● Exercise prompt: Report the count of lines in the records that contain "cells", without any added text.

● Extracted data entries:
===============
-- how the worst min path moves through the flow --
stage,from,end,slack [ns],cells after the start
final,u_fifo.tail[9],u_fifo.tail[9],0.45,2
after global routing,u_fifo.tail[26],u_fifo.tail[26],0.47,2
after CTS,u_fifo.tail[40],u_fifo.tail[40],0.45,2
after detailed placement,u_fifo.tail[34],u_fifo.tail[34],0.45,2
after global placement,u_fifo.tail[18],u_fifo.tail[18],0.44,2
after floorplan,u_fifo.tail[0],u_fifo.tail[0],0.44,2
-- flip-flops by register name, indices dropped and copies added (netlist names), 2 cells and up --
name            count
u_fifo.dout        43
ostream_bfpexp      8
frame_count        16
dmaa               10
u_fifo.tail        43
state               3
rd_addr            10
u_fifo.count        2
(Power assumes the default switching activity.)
[src/rtl/fast_square_pkg.sv]
// Shared types and defaults for the fast-square sweep sequencer.
// State encoding is visible on state_out for debug.
package fast_square_pkg;

  typedef enum logic [2:0] {
    S_IDLE     = 3'd0,
    S_RXRST    = 3'd1,
    S_SETTLE   = 3'd2,
    S_RECORD   = 3'd3,
    S_NEXT     = 3'd4,
    S_STEP     = 3'd5,
    S_WAITSYNC = 3'd6
  } fs_state_e;

  localparam int DEF_RECORD_TICKS     = 35000;
  localparam int DEF_SETTLE_TICKS     = 256;
  localparam int DEF_STEP_PULSE_TICKS = 4;

  localparam logic [6:0] DEF_ADDR_CFG = 7'd66;

endpackage

[src/rtl/fast_square_sweep_ctrl_if.sv]
// Settings bus into the sweep sequencer.
// The host drives it, the sequencer listens.
interface fast_square_sweep_ctrl_if;

  logic        serial_strobe;
  logic [6:0]  serial_addr;
  logic [31:0] serial_data;

  modport master (
    output serial_strobe,
    output serial_addr,
    output serial_data
  );

  modport slave (
    input serial_strobe,
    input serial_addr,
    input serial_data
  );

endinterface

[src/rtl/fs_tick_timer.sv]
// Loadable down-counter with zero flag; a load of 0 is
// treated as 1 so every window lasts at least one cycle.
module fs_tick_timer #(
  parameter int CNT_W = 16
) (
  input  logic             clk,
  input  logic             rst,
  input  logic             load,
  input  logic [CNT_W-1:0] ticks,
  output logic             zero
);

  logic [CNT_W-1:0] cnt_q, cnt_d;

  always_comb begin
    cnt_d = cnt_q;
    if (load) begin
      cnt_d = (ticks == '0) ? '0 : ticks - CNT_W'(1);
    end else if (cnt_q != '0) begin
      cnt_d = cnt_q - CNT_W'(1);
    end
  end

  always_ff @(posedge clk) begin
    if (rst) cnt_q <= '0;
    else     cnt_q <= cnt_d;
  end

  assign zero = (cnt_q == '0);

endmodule

[src/rtl/setting_reg.sv]
// Settings-bus register: latches the data word on a
// strobed write to its own address.
module setting_reg #(
  parameter logic [6:0]       MY_ADDR  = 7'd0,
  parameter int               WIDTH    = 32,
  parameter logic [WIDTH-1:0] AT_RESET = '0
) (
  input  logic             clock,
  input  logic             reset,
  input  logic             strobe,
  input  logic [6:0]       addr,
  input  logic [31:0]      in,
  output logic [WIDTH-1:0] out,
  output logic             changed
);

  logic [WIDTH-1:0] out_q, out_d;
  logic             changed_q, changed_d;
  logic             hit;

  assign hit = strobe && (addr == MY_ADDR);

  always_comb begin
    out_d     = out_q;
    changed_d = hit;
    if (hit) out_d = in[WIDTH-1:0];
  end

  always_ff @(posedge clock) begin
    if (reset) begin
      out_q     <= AT_RESET;
      changed_q <= 1'b0;
    end else begin
      out_q     <= out_d;
      changed_q <= changed_d;
    end
  end

  assign out     = out_q;
  assign changed = changed_q;

endmodule

[src/rtl/fast_square_sweep_ctrl.sv]
// Frequency sweep sequencer: step pulse, settle, record gate per step.
// FAST_SQUARE_SERIAL_CFG_EN makes settle/record ticks serial-programmable.
import fast_square_pkg::*;

module fast_square_sweep_ctrl #(
  parameter int         NUM_FREQ_STEPS   = 32,
  parameter int         STEP_W           = 8,
  parameter int         NUM_CHAN         = 2,
  parameter int         CNT_W            = 16,
  parameter int         RECORD_TICKS     = DEF_RECORD_TICKS,
  parameter int         SETTLE_TICKS     = DEF_SETTLE_TICKS,
  parameter int         STEP_PULSE_TICKS = DEF_STEP_PULSE_TICKS,
  parameter logic [6:0] ADDR_CFG         = DEF_ADDR_CFG
) (
  input  logic                 clock,
  input  logic                 reset,
  input  logic                 enable,
  input  logic                 freq_step_reset_in,
  input  logic [NUM_CHAN-1:0]  chan_mask,
  fast_square_sweep_ctrl_if.slave cfg,
  output logic                 freq_step_out,
  output logic [STEP_W-1:0]    freq_step_idx,
  output logic                 rx_reset,
  output logic                 rx_next,
  output logic [NUM_CHAN-1:0]  rx_record,
  output logic                 sweep_done,
  output logic [2:0]           state_out
);

  localparam logic [STEP_W-1:0] LAST_IDX = STEP_W'(NUM_FREQ_STEPS - 1);

  logic [CNT_W-1:0] record_ticks, settle_ticks;

`ifdef FAST_SQUARE_SERIAL_CFG_EN
  logic [31:0] cfg_word;
  logic        cfg_changed_unused;

  setting_reg #(
    .MY_ADDR  (ADDR_CFG),
    .WIDTH    (32),
    .AT_RESET ({16'(SETTLE_TICKS), 16'(RECORD_TICKS)})
  ) u_cfg (
    .clock   (clock),
    .reset   (reset),
    .strobe  (cfg.serial_strobe),
    .addr    (cfg.serial_addr),
    .in      (cfg.serial_data),
    .out     (cfg_word),
    .changed (cfg_changed_unused)
  );

  assign record_ticks = CNT_W'(cfg_word[15:0]);
  assign settle_ticks = CNT_W'(cfg_word[31:16]);
`else
  logic unused_cfg;

  assign unused_cfg = ^{cfg.serial_strobe, cfg.serial_addr,
                        cfg.serial_data, ADDR_CFG};
  assign record_ticks = CNT_W'(RECORD_TICKS);
  assign settle_ticks = CNT_W'(SETTLE_TICKS);
`endif

  fs_state_e           state_q, state_d;
  logic                step_out_q, step_out_d;
  logic [STEP_W-1:0]   idx_q, idx_d;
  logic                rx_reset_q, rx_reset_d;
  logic                rx_next_q, rx_next_d;
  logic [NUM_CHAN-1:0] rec_q, rec_d;
  logic                done_q, done_d;

  logic             entering;
  logic             tmr_zero;
  logic [CNT_W-1:0] load_ticks;

  always_comb begin
    state_d = state_q;
    if (!enable) begin
      state_d = S_IDLE;
    end else if (freq_step_reset_in && state_q != S_IDLE) begin
      state_d = S_RXRST;
    end else begin
      unique case (state_q)
        S_IDLE:     state_d = S_RXRST;
        S_RXRST:    state_d = S_SETTLE;
        S_SETTLE:   if (tmr_zero) state_d = S_RECORD;
        S_RECORD:   if (tmr_zero) state_d = S_NEXT;
        S_NEXT:     state_d = (idx_q == LAST_IDX) ? S_WAITSYNC : S_STEP;
        S_STEP:     if (tmr_zero) state_d = S_SETTLE;
        S_WAITSYNC: state_d = S_WAITSYNC;
        default:    state_d = S_IDLE;
      endcase
    end
  end

  assign entering = (state_d != state_q);

  // Tick values are captured here, on window entry.
  always_comb begin
    load_ticks = CNT_W'(STEP_PULSE_TICKS);
    unique case (1'b1)
      state_d == S_SETTLE: load_ticks = settle_ticks;
      state_d == S_RECORD: load_ticks = record_ticks;
      default:             load_ticks = CNT_W'(STEP_PULSE_TICKS);
    endcase
  end

  fs_tick_timer #(
    .CNT_W (CNT_W)
  ) u_tmr (
    .clk   (clock),
    .rst   (reset),
    .load  (entering),
    .ticks (load_ticks),
    .zero  (tmr_zero)
  );

  always_comb begin
    rx_reset_d = (state_d == S_RXRST);
    rx_next_d  = (state_d == S_NEXT);
    done_d     = (state_d == S_NEXT) && (idx_q == LAST_IDX);
    step_out_d = (state_d == S_STEP);
    rec_d      = '0;
    if (state_d == S_RECORD) rec_d = entering ? chan_mask : rec_q;
    idx_d = idx_q;
    if (state_d == S_IDLE || state_d == S_RXRST) begin
      idx_d = '0;
    end else if (state_d == S_STEP && entering) begin
      idx_d = idx_q + STEP_W'(1);
    end
  end

  always_ff @(posedge clock) begin
    if (reset) begin
      state_q    <= S_IDLE;
      step_out_q <= 1'b0;
      idx_q      <= '0;
      rx_reset_q <= 1'b0;
      rx_next_q  <= 1'b0;
      rec_q      <= '0;
      done_q     <= 1'b0;
    end else begin
      state_q    <= state_d;
      step_out_q <= step_out_d;
      idx_q      <= idx_d;
      rx_reset_q <= rx_reset_d;
      rx_next_q  <= rx_next_d;
      rec_q      <= rec_d;
      done_q     <= done_d;
    end
  end

  assign freq_step_out = step_out_q;
  assign freq_step_idx = idx_q;
  assign rx_reset      = rx_reset_q;
  assign rx_next       = rx_next_q;
  assign rx_record     = rec_q;
  assign sweep_done    = done_q;
  assign state_out     = state_q;

endmodule
**src/rtl/rib_xbar_n_pkg.sv**
```systemverilog
// rib_xbar_n_pkg: constants, FSM encoding and one helper shared by the crossbar files.
//   RIB_AW / RIB_DW          address and data widths of every RIB port
//   RIB_SEL_MSB / RIB_SEL_LSB address field that selects the slave
//   rib_state_e              arbiter FSM states (idle / owned)
//   rib_slave_addr()         strips the slave-select field from a master address
package rib_xbar_n_pkg;

  localparam int unsigned RIB_AW      = 32;
  localparam int unsigned RIB_DW      = 32;
  localparam int unsigned RIB_SEL_MSB = 31;
  localparam int unsigned RIB_SEL_LSB = 28;
  localparam int unsigned RIB_SEL_W   = RIB_SEL_MSB - RIB_SEL_LSB + 1;

  typedef enum logic {
    StIdle  = 1'b0,
    StOwned = 1'b1
  } rib_state_e;

  // Slaves see a local address: the select field is zeroed.
  function automatic logic [RIB_AW-1:0] rib_slave_addr(input logic [RIB_AW-1:0] addr);
    logic [RIB_AW-1:0] local_addr;
    local_addr = addr;
    local_addr[RIB_SEL_MSB:RIB_SEL_LSB] = '0;
    return local_addr;
  endfunction

endpackage

```
**src/rtl/rib_xbar_n_arb_pick.sv**
```systemverilog
// rib_xbar_n_arb_pick: purely combinational winner selection for the RIB crossbar.
// Optional feature macro: RIB_XBAR_RR_EN (round-robin search starting at i_rr_ptr);
// without it the highest-index eligible request wins.
// Ports:
//   i_req     NM   request vector
//   i_mask    NM   masters excluded from this arbitration
//   i_rr_ptr  IW   round-robin start index (only with RIB_XBAR_RR_EN)
//   o_onehot  NM   one-hot winner (0 when none)
//   o_idx     IW   winner index (0 when none)
//   o_valid   1    a winner exists
module rib_xbar_n_arb_pick #(
  parameter int unsigned NM = 4,
  parameter int unsigned IW = 2
) (
  input  logic [NM-1:0] i_req,
  input  logic [NM-1:0] i_mask,
`ifdef RIB_XBAR_RR_EN
  input  logic [IW-1:0] i_rr_ptr,
`endif
  output logic [NM-1:0] o_onehot,
  output logic [IW-1:0] o_idx,
  output logic          o_valid
);

  logic [NM-1:0] w_cand;
  assign w_cand = i_req & ~i_mask;

`ifdef RIB_XBAR_RR_EN
  logic [2*NM-1:0] w_dbl;
  logic [NM-1:0]   w_rot;
  logic [IW-1:0]   w_off;
  logic [IW:0]     w_sum;

  // Rotate candidates so that bit 0 is the master at i_rr_ptr, then take the lowest set bit.
  always_comb begin
    w_dbl   = {w_cand, w_cand} >> i_rr_ptr;
    w_rot   = w_dbl[NM-1:0];
    w_off   = '0;
    o_valid = 1'b0;
    for (int k = NM - 1; k >= 0; k--) begin
      if (w_rot[k]) begin
        o_valid = 1'b1;
        w_off   = IW'(k);
      end
    end
    w_sum = {1'b0, i_rr_ptr} + {1'b0, w_off};
    if (w_sum >= (IW+1)'(NM)) begin
      w_sum = w_sum - (IW+1)'(NM);
    end
    o_idx = o_valid ? w_sum[IW-1:0] : '0;
  end
`else
  // Later (higher-index) hits overwrite earlier ones.
  always_comb begin
    o_valid = 1'b0;
    o_idx   = '0;
    for (int i = 0; i < NM; i++) begin
      if (w_cand[i]) begin
        o_valid = 1'b1;
        o_idx   = IW'(i);
      end
    end
  end
`endif

  always_comb begin
    o_onehot        = '0;
    o_onehot[o_idx] = o_valid;
  end

endmodule

```
**src/rtl/rib_xbar_n.sv**
```systemverilog
// rib_xbar_n: NM-master / NS-slave RIB crossbar with bus lock, starvation limit and decode error.
// Optional feature macro: RIB_XBAR_RR_EN (round-robin idle arbitration; default fixed priority,
// highest master index wins).
// Ports:
//   clk, rst     clock, synchronous active-high reset
//   m_req_i      NM      per-master request
//   m_we_i       NM      per-master write enable
//   m_addr_i     NM*32   master i address at [32*i+:32]
//   m_wdata_i    NM*32   master write data
//   m_rdata_o    NM*32   read data to the forwarded master, 0 for all others
//   m_hold_o     NM      request pending but not forwarded this cycle
//   s_addr_o     32      forwarded address with select field zeroed, 0 when idle
//   s_wdata_o    32      forwarded write data, 0 when idle
//   s_we_o       NS      one-hot write strobe to the decoded slave
//   s_rdata_i    NS*32   slave read data
//   dec_err_o    1       registered pulse after a forwarded access to a non-existent slave
module rib_xbar_n
  import rib_xbar_n_pkg::*;
#(
  parameter int unsigned    NM       = 4,
  parameter int unsigned    NS       = 6,
  parameter int unsigned    MAX_LOCK = 16,
  parameter logic [RIB_DW-1:0] ERR_DATA = 32'hDEADBEEF
) (
  input  logic                 clk,
  input  logic                 rst,
  input  logic [NM-1:0]        m_req_i,
  input  logic [NM-1:0]        m_we_i,
  input  logic [NM*RIB_AW-1:0] m_addr_i,
  input  logic [NM*RIB_DW-1:0] m_wdata_i,
  output logic [NM*RIB_DW-1:0] m_rdata_o,
  output logic [NM-1:0]        m_hold_o,
  output logic [RIB_AW-1:0]    s_addr_o,
  output logic [RIB_DW-1:0]    s_wdata_o,
  output logic [NS-1:0]        s_we_o,
  input  logic [NS*RIB_DW-1:0] s_rdata_i,
  output logic                 dec_err_o
);

  localparam int unsigned IW = $clog2(NM);
  localparam int unsigned CW = $clog2(MAX_LOCK + 1);
  localparam int unsigned SW = RIB_SEL_W;

  rib_state_e    r_state;
  logic [IW-1:0] r_owner;
  logic [CW-1:0] r_lock_cnt;
  logic [NM-1:0] r_excl;
  logic          r_dec_err;
`ifdef RIB_XBAR_RR_EN
  logic [IW-1:0] r_rr_ptr;
`endif

  logic [NM-1:0]     w_pick_oh;
  logic [IW-1:0]     w_pick_idx;
  logic              w_pick_valid;
  logic [NM-1:0]     w_owner_oh;
  logic              w_owner_req;
  logic              w_others_req;
  logic              w_at_limit;
  logic              w_fwd_valid;
  logic [NM-1:0]     w_fwd_oh;
  logic [RIB_AW-1:0] w_addr;
  logic [RIB_DW-1:0] w_wdata;
  logic              w_we;
  logic [SW-1:0]     w_sel;
  logic              w_sel_ok;
  logic [RIB_DW-1:0] w_srdata;

  rib_xbar_n_arb_pick #(
    .NM (NM),
    .IW (IW)
  ) u_arb_pick (
    .i_req    (m_req_i),
    .i_mask   (r_excl),
`ifdef RIB_XBAR_RR_EN
    .i_rr_ptr (r_rr_ptr),
`endif
    .o_onehot (w_pick_oh),
    .o_idx    (w_pick_idx),
    .o_valid  (w_pick_valid)
  );

  always_comb begin
    w_owner_oh          = '0;
    w_owner_oh[r_owner] = 1'b1;
  end

  assign w_owner_req  = |(m_req_i & w_owner_oh);
  assign w_others_req = |(m_req_i & ~w_owner_oh);
  assign w_at_limit   = (r_lock_cnt == CW'(MAX_LOCK));

  // Which master drives the slave side this cycle; nothing is forwarded while in reset.
  always_comb begin
    w_fwd_valid = 1'b0;
    w_fwd_oh    = '0;
    if (!rst) begin
      if (r_state == StIdle) begin
        w_fwd_valid = w_pick_valid;
        w_fwd_oh    = w_pick_oh;
      end else begin
        w_fwd_valid = w_owner_req;
        w_fwd_oh    = w_owner_req ? w_owner_oh : '0;
      end
    end
  end

  always_comb begin
    w_addr  = '0;
    w_wdata = '0;
    w_we    = 1'b0;
    for (int i = 0; i < NM; i++) begin
      if (w_fwd_oh[i]) begin
        w_addr  = m_addr_i[i*RIB_AW +: RIB_AW];
        w_wdata = m_wdata_i[i*RIB_DW +: RIB_DW];
        w_we    = m_we_i[i];
      end
    end
  end

  assign w_sel    = w_addr[RIB_SEL_MSB:RIB_SEL_LSB];
  assign w_sel_ok = (32'(w_sel) < NS);

  // Unmatched select falls through to ERR_DATA.
  always_comb begin
    w_srdata = ERR_DATA;
    for (int k = 0; k < NS; k++) begin
      if (w_sel == SW'(k)) begin
        w_srdata = s_rdata_i[k*RIB_DW +: RIB_DW];
      end
    end
  end

  always_comb begin
    for (int i = 0; i < NM; i++) begin
      m_rdata_o[i*RIB_DW +: RIB_DW] = w_fwd_oh[i] ? w_srdata : '0;
    end
  end

  // A select beyond NS matches no strobe, so bad writes are dropped.
  always_comb begin
    for (int k = 0; k < NS; k++) begin
      s_we_o[k] = w_we & (w_sel == SW'(k));
    end
  end

  assign s_addr_o  = rib_slave_addr(w_addr);
  assign s_wdata_o = w_wdata;
  assign m_hold_o  = rst ? '0 : (m_req_i & ~w_fwd_oh);
  assign dec_err_o = r_dec_err;

  always_ff @(posedge clk) begin
    if (rst) begin
      r_state    <= StIdle;
      r_owner    <= '0;
      r_lock_cnt <= '0;
      r_excl     <= '0;
      r_dec_err  <= 1'b0;
`ifdef RIB_XBAR_RR_EN
      r_rr_ptr   <= '0;
`endif
    end else begin
      r_dec_err <= w_fwd_valid & ~w_sel_ok;
      unique case (r_state)
        StIdle: begin
          // Exclusion lasts for exactly one idle arbitration.
          r_excl <= '0;
          if (w_pick_valid) begin
            r_state    <= StOwned;
            r_owner    <= w_pick_idx;
            r_lock_cnt <= CW'(1);
`ifdef RIB_XBAR_RR_EN
            r_rr_ptr   <= (w_pick_idx == IW'(NM - 1)) ? '0 : w_pick_idx + IW'(1);
`endif
          end
        end
        StOwned: begin
          if (!w_owner_req) begin
            r_state    <= StIdle;
            r_lock_cnt <= '0;
          end else if (w_at_limit && w_others_req) begin
            r_state    <= StIdle;
            r_excl     <= w_owner_oh;
            r_lock_cnt <= '0;
          end else if (!w_at_limit) begin
            r_lock_cnt <= r_lock_cnt + CW'(1);
          end
        end
        default: r_state <= StIdle;
      endcase
    end
  end

endmodule
```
===============
● Task response: 2